Stellantis resets China strategy with $1.6 billion stake in EV firm Leapmotor
By Zhang Yan and Brenda Goh
HANGZHOU, China (Reuters) – Stellantis is buying a 21% stake in Leapmotor for $1.6 billion, it said on Thursday, in a reset of its China strategy to focus on electric vehicles after years of poor sales and manufacturing pullback in the world’s biggest auto market.
The Chinese EV maker also announced the formation of a joint venture with Stellantis, in which the Chrysler parent will own a 51% stake giving it exclusive rights for the export, sale and manufacturing of Zhejiang Leapmotor Technology’s products outside Greater China.
The deal, which follows a Volkswagen-Xpeng tie-up announced in July, heralds a new era of automotive alliances in China and reflects how the country is emerging as a global centre of EV technology.

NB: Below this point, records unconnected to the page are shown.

$ cat src/rtl/qpsd_pkg.sv
// Shared types, byte codes and decode modes for the quoted-printable decoder.
// No dependencies; imported by every module.
`default_nettype none

package qpsd_pkg;

    localparam logic [7:0] QP_EQ    = 8'h3D;
    localparam logic [7:0] QP_CR    = 8'h0D;
    localparam logic [7:0] QP_LF    = 8'h0A;
    localparam logic [7:0] QP_SPACE = 8'h20;

    typedef logic [1:0] t_mode;

    localparam t_mode MODE_IDLE = 2'd0;
    localparam t_mode MODE_ESC  = 2'd1;
    localparam t_mode MODE_HEX1 = 2'd2;
    localparam t_mode MODE_CR   = 2'd3;

    // Outcome of one decode step.
    typedef struct packed {
        logic       emit;
        logic [7:0] value;
        logic       bad;
    } t_step_res;

    // Hex digit value in the low nibble; bit 4 set when not a hex digit.
    function automatic logic [4:0] hex_value(input logic [7:0] b);
        logic [4:0] v;
        v = 5'h10;
        case (b) inside
            [8'h30:8'h39]: v = {1'b0, b[3:0]};
            [8'h41:8'h46],
            [8'h61:8'h66]: v = {1'b0, b[3:0] + 4'd9};
            default:       v = 5'h10;
        endcase
        return v;
    endfunction

endpackage

`default_nettype wire

$ cat src/rtl/qpsd_if.sv
// Stream channels of the quoted-printable decoder: encoded input and decoded output.
// Depends on nothing but the valid/ready handshake convention.
`default_nettype none

interface qpsd_in_if;
    logic       valid;
    logic       ready;
    logic [7:0] data_byte;
    logic       end_of_range;

    modport source (output valid, output data_byte, output end_of_range, input ready);
    modport sink   (input valid, input data_byte, input end_of_range, output ready);
endinterface

interface qpsd_out_if;
    logic       valid;
    logic       ready;
    logic [7:0] decoded_byte;
    logic       malformed;

    modport source (output valid, output decoded_byte, output malformed, input ready);
    modport sink   (input valid, input decoded_byte, input malformed, output ready);
endinterface

`default_nettype wire

$ cat src/rtl/qpsd_decode.sv
// Decode step: mode and held nibble registers plus the per-byte next-state logic.
// Depends on qpsd_pkg.
`default_nettype none

module qpsd_decode
    import qpsd_pkg::*;
(
    input  wire logic       i_clk,
    input  wire logic       i_rst_n,
    input  wire logic       i_take,
    input  wire logic [7:0] i_data,
    input  wire logic       i_end,
    output t_step_res       o_res,
    output t_mode           o_mode
);

    t_mode      r_mode, n_mode;
    logic [3:0] r_nib, n_nib;
    logic [4:0] hv;
    logic       plain;

    always_comb begin
        hv     = hex_value(i_data);
        n_mode = r_mode;
        n_nib  = r_nib;
        plain  = 1'b0;
        o_res  = '{emit: 1'b0, value: QP_SPACE, bad: 1'b1};
        case (r_mode)
            MODE_ESC: begin
                if (i_data == QP_CR || i_data == QP_LF) begin
                    if (i_end) begin
                        n_mode     = MODE_IDLE;
                        o_res.emit = 1'b1;
                    end else begin
                        n_mode = (i_data == QP_CR) ? MODE_CR : MODE_IDLE;
                    end
                end else if (hv[4] || i_end) begin
                    n_mode     = MODE_IDLE;
                    o_res.emit = 1'b1;
                end else begin
                    n_nib  = hv[3:0];
                    n_mode = MODE_HEX1;
                end
            end
            MODE_HEX1: begin
                n_mode     = MODE_IDLE;
                o_res.emit = 1'b1;
                if (!hv[4]) begin
                    o_res.value = {r_nib, hv[3:0]};
                    o_res.bad   = 1'b0;
                end
            end
            MODE_CR: begin
                if (i_data == QP_LF) begin
                    n_mode     = MODE_IDLE;
                    o_res.emit = i_end;
                end else begin
                    plain = 1'b1;
                end
            end
            default: plain = 1'b1;
        endcase

        // ordinary byte, the start of a new escape, or a lone '=' on the last beat of a range
        if (plain) begin
            n_mode = MODE_IDLE;
            if (i_data != QP_EQ) begin
                o_res = '{emit: 1'b1, value: i_data, bad: 1'b0};
            end else if (i_end) begin
                o_res.emit = 1'b1;
            end else begin
                n_mode = MODE_ESC;
            end
        end
    end

    always_ff @(posedge i_clk) begin
        if (!i_rst_n) begin
            r_mode <= MODE_IDLE;
            r_nib  <= 4'd0;
        end else if (i_take) begin
            r_mode <= n_mode;
            r_nib  <= n_nib;
        end
    end

    assign o_mode = r_mode;

endmodule

`default_nettype wire

$ cat src/rtl/quoted_printable_stream_decoder_top.sv
// Quoted-printable stream decoder: input register, decode step, result register.
// An accepted byte is held in the input register, and its decode result in the result register.
// Throughput: one byte per cycle while the output is not stalled; set by the single
// decode step between the two registers, whose mode register is updated once per byte.
// Reset: synchronous, active low; empties both registers and returns the mode to idle.
// Depends on qpsd_pkg, qpsd_if and qpsd_decode.
`default_nettype none

module quoted_printable_stream_decoder_top
    import qpsd_pkg::*;
(
    input  wire logic    i_clk,
    input  wire logic    i_rst_n,
    qpsd_in_if.sink      i_qp,
    qpsd_out_if.source   o_qp
);

    logic       r_in_valid;
    logic [7:0] r_in_data;
    logic       r_in_end;
    logic       r_out_valid;
    logic [7:0] r_out_data;
    logic       r_out_bad;
    logic       adv;
    t_step_res  res;
    t_mode      mode;

    // advance the held beat whenever the result register is free or draining
    assign adv        = r_in_valid && (!r_out_valid || o_qp.ready);
    assign i_qp.ready = !r_in_valid || adv;

    qpsd_decode u_decode (
        .i_clk  (i_clk),
        .i_rst_n(i_rst_n),
        .i_take (adv),
        .i_data (r_in_data),
        .i_end  (r_in_end),
        .o_res  (res),
        .o_mode (mode)
    );

    always_ff @(posedge i_clk) begin
        if (!i_rst_n) begin
            r_in_valid <= 1'b0;
        end else if (i_qp.ready) begin
            r_in_valid <= i_qp.valid;
        end
    end

    always_ff @(posedge i_clk) begin
        if (i_qp.valid && i_qp.ready) begin
            r_in_data <= i_qp.data_byte;
            r_in_end  <= i_qp.end_of_range;
        end
    end

    always_ff @(posedge i_clk) begin
        if (!i_rst_n) begin
            r_out_valid <= 1'b0;
        end else if (adv) begin
            r_out_valid <= res.emit;
        end else if (o_qp.ready) begin
            r_out_valid <= 1'b0;
        end
    end

    always_ff @(posedge i_clk) begin
        if (adv && res.emit) begin
            r_out_data <= res.value;
            r_out_bad  <= res.bad;
        end
    end

    assign o_qp.valid        = r_out_valid;
    assign o_qp.decoded_byte = r_out_data;
    assign o_qp.malformed    = r_out_bad;

    a_end_idle: assert property (@(posedge i_clk) disable iff (!i_rst_n)
        (adv && r_in_end) |=> (mode == MODE_IDLE))
        else $error("mode not idle after last beat of range");

    a_bad_space: assert property (@(posedge i_clk) disable iff (!i_rst_n)
        (r_out_valid && r_out_bad) |-> (r_out_data == QP_SPACE))
        else $error("malformed result is not a space");

    a_in_hold: assert property (@(posedge i_clk) disable iff (!i_rst_n)
        (r_in_valid && !adv) |=> (r_in_valid && $stable(r_in_data) && $stable(r_in_end)))
        else $error("held input beat lost or overwritten");

    a_out_hold: assert property (@(posedge i_clk) disable iff (!i_rst_n)
        (r_out_valid && !o_qp.ready) |=> (r_out_valid && $stable(r_out_data)))
        else $error("stalled result dropped");

endmodule

`default_nettype wire
$ cat src/flat_wrapper.sv
// flat-port wrapper written by rule: the top's interface ports become plain ports
module quoted_printable_stream_decoder_top_flat import qpsd_pkg::*;
  (i_clk, i_rst_n, i_qp_valid, i_qp_data_byte, i_qp_end_of_range, i_qp_ready, o_qp_valid, o_qp_decoded_byte, o_qp_malformed, o_qp_ready);
  qpsd_in_if i_qp_i ();
  qpsd_out_if o_qp_i ();
  input  wire logic i_clk;
  input  wire logic i_rst_n;
  input wire logic [$bits(i_qp_i.valid)-1:0] i_qp_valid;
  input wire logic [$bits(i_qp_i.data_byte)-1:0] i_qp_data_byte;
  input wire logic [$bits(i_qp_i.end_of_range)-1:0] i_qp_end_of_range;
  output wire logic [$bits(i_qp_i.ready)-1:0] i_qp_ready;
  output wire logic [$bits(o_qp_i.valid)-1:0] o_qp_valid;
  output wire logic [$bits(o_qp_i.decoded_byte)-1:0] o_qp_decoded_byte;
  output wire logic [$bits(o_qp_i.malformed)-1:0] o_qp_malformed;
  input wire logic [$bits(o_qp_i.ready)-1:0] o_qp_ready;
  assign i_qp_i.valid = i_qp_valid;
  assign i_qp_i.data_byte = i_qp_data_byte;
  assign i_qp_i.end_of_range = i_qp_end_of_range;
  assign i_qp_ready = i_qp_i.ready;
  assign o_qp_valid = o_qp_i.valid;
  assign o_qp_decoded_byte = o_qp_i.decoded_byte;
  assign o_qp_malformed = o_qp_i.malformed;
  assign o_qp_i.ready = o_qp_ready;
  quoted_printable_stream_decoder_top u_core (.i_clk(i_clk), .i_rst_n(i_rst_n), .i_qp(i_qp_i), .o_qp(o_qp_i));
endmodule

“We haven’t been so successful in China so we prefer to rely on a Chinese partner. To win in China is better to win with a Chinese company,” Stellantis CEO Carlos Tavares told a news conference in the eastern Chinese city of Hangzhou.
“This is a race on speed. We can help to enhance the speed,” he said, seated beside Leapmotor CEO Zhu Jiangming.
Stellantis, formed at the start of 2021 through the merger of France’s PSA with Fiat Chrysler (FCA), has struggled to sell cars in China and has been looking to reshuffle its strategy in the country where it has a joint venture with Dongfeng Motor Group.
The group, whose brands include Fiat and Peugeot, said a year ago it was closing its joint venture that makes Jeeps in China with Guangzhou Automobile Group after disappointing results.
Stellantis and rivals such as Renault have been concerned about growing competition from cheap Chinese electric cars in Europe, a worry shared by the European Commission which has launched an anti-subsidy probe into whether to set tariffs to shield European producers from Chinese EV imports.
Tavares on Thursday criticised the EU probe.
“As we have global issues to face, we have to adopt a global mentality. We do not support a fragmented world. We like competition. To start a probe is not the best way to tackle those questions,” he said.
Asked about how the Leapmotor partnership was different from its tie-ups with Dongfeng and GAC, Tavares said it was better for a Chinese entity to lead the way in the Chinese market.
“In the previous partnerships, Stellantis was not the promoter of the development of the Chinese brands overseas. If we develop Leapmotor overseas, it gives Leapmotor better competitiveness in the Chinese market,” he said.
But concerns about intense competition in China and dilution effect sent shares in Leapmotor down 10% on Thursday, reversing an 11% jump upon the market opening.
More than 40 EV brands are locked in a bruising price war in China, triggered by Tesla’s price cuts earlier this year. Despite steep price reductions, EV sales are slowing due to weak consumer demand, putting margin pressure on automakers and their suppliers.
CULTURE ALIGNMENT
The Netherlands-incorporated joint venture is expected to start its export business in the second half of 2024 and its head will be appointed by Stellantis, Leapmotor said. Stellantis would also have two seats on its board of directors.
The partnership will help Stellantis expand its EV lineups and meet a 2030 target of EVs accounting for all of its sales in Europe and half of its U.S. sales.
Zhu, who founded Leapmotor in 2015, said the company’s management had been in contact with many automakers this year and found its culture was aligned with Stellantis.
Leapmotor said last month it was looking to license its EV platforms, battery and motor technology or EV-ready chassis assemblies to established automakers outside China, adding it needed at least a five-fold increase in sales to survive in a consolidating EV industry.
Leapmotor ranked ninth by new energy vehicle sales in China in September, according to data from the China Passenger Car Association.
The deal, which is subject to regulatory approvals, will see Leapmotor issue 194.3 million Hong Kong-listed shares to Stellantis for HK$43.8 per share, a premium of 19% to its last close of HK$36.80.
After the subscription, Stellantis will own about 21.07% of Leapmotor’s total issued Hong Kong shares. Shareholder Dahua, a surveillance giant that was last year hit with export controls by the U.S., said it would sell its 90 million Leapmotor shares to Stellantis as part of the deal.